Biomol Eng. 1999 Dec 31;16(1-4):5-12. doi: 10.1016/s1050-3862(99)00047-9.
Avidin is a basic, highly stable, homotetrameric protein, isolated from bird egg-white, binding up to four molecules of D-biotin with extremely high affinity (Kd approximately 10(-15) M). The protein has been the object of different crystallographic investigations. In all the crystal structures, the four avidin subunits display almost exact 222 symmetry. Each avidin chain (128 amino acids) is arranged in a eight-stranded antiparallel beta-barrel, whose inner region defines the D-biotin binding site. The molecular bases of D-biotin affinity can be recognised in a fairly rigid binding site, which is sterically complementary to the shape and polarity of the incoming vitamin, and is readily accessible in the apoprotein structure. Avidin displays remarkable structural and functional relationships to the acidic protein sretpavidin, isolated from Streptomyces avidinii.
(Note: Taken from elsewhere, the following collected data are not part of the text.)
What follows belongs to an exercise in optimizing a design on an open flow for small area and a short achievable clock period; a production flow would make more cautious choices. RTL that was checked went through simulation tests only; none was proved equivalent to the original. Power and IR drop assume default switching activity.

==> flow/design.v <==
package nmr_acq_pkg;
  localparam int SAMPLE_SLOT_W = 16;
endpackage
module nmr_sync_fifo (
  input  logic        CLK,
  input  logic [63:0] lo_we,
  input  logic [63:0] hi_we,
  input  logic [15:0] lo_data,
  input  logic [15:0] hi_data,
  input  logic [63:0] rd_sel,
  output logic [31:0] rd_data_a,
  output logic [31:0] rd_data_b
);
  logic [15:0] mem_lo [64];
  logic [15:0] mem_hi [64];
  always_ff @(posedge CLK) begin
    for (int i = 0; i < 64; i++) begin
      if (lo_we[i]) mem_lo[i] <= lo_data;
      if (hi_we[i]) mem_hi[i] <= hi_data;
    end
  end
  always_comb begin
    rd_data_a = '0;
    rd_data_b = '0;
    for (int i = 0; i < 32; i++) begin
      rd_data_a = rd_data_a | ({mem_hi[i],    mem_lo[i]}    & {32{rd_sel[i]}});
      rd_data_b = rd_data_b | ({mem_hi[i+32], mem_lo[i+32]} & {32{rd_sel[i+32]}});
    end
  end
endmodule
抗生物素蛋白是一种碱性、高度稳定的同四聚体蛋白,从鸡蛋清中分离得到,能以极高的亲和力(解离常数Kd约为10^(-15) M)结合多达四个D-生物素分子。该蛋白一直是不同晶体学研究的对象。在所有晶体结构中,四个抗生物素蛋白亚基几乎呈现出精确的222对称性。每个抗生物素蛋白链(128个氨基酸)排列成一个八链反平行β桶状结构,其内部区域定义了D-生物素结合位点。D-生物素亲和力的分子基础可在一个相当刚性的结合位点中识别,该位点在空间上与进入的维生素的形状和极性互补,并且在脱辅基蛋白结构中易于接近。抗生物素蛋白与从嗜热栖热放线菌中分离得到的酸性蛋白链霉抗生物素蛋白显示出显著的结构和功能关系。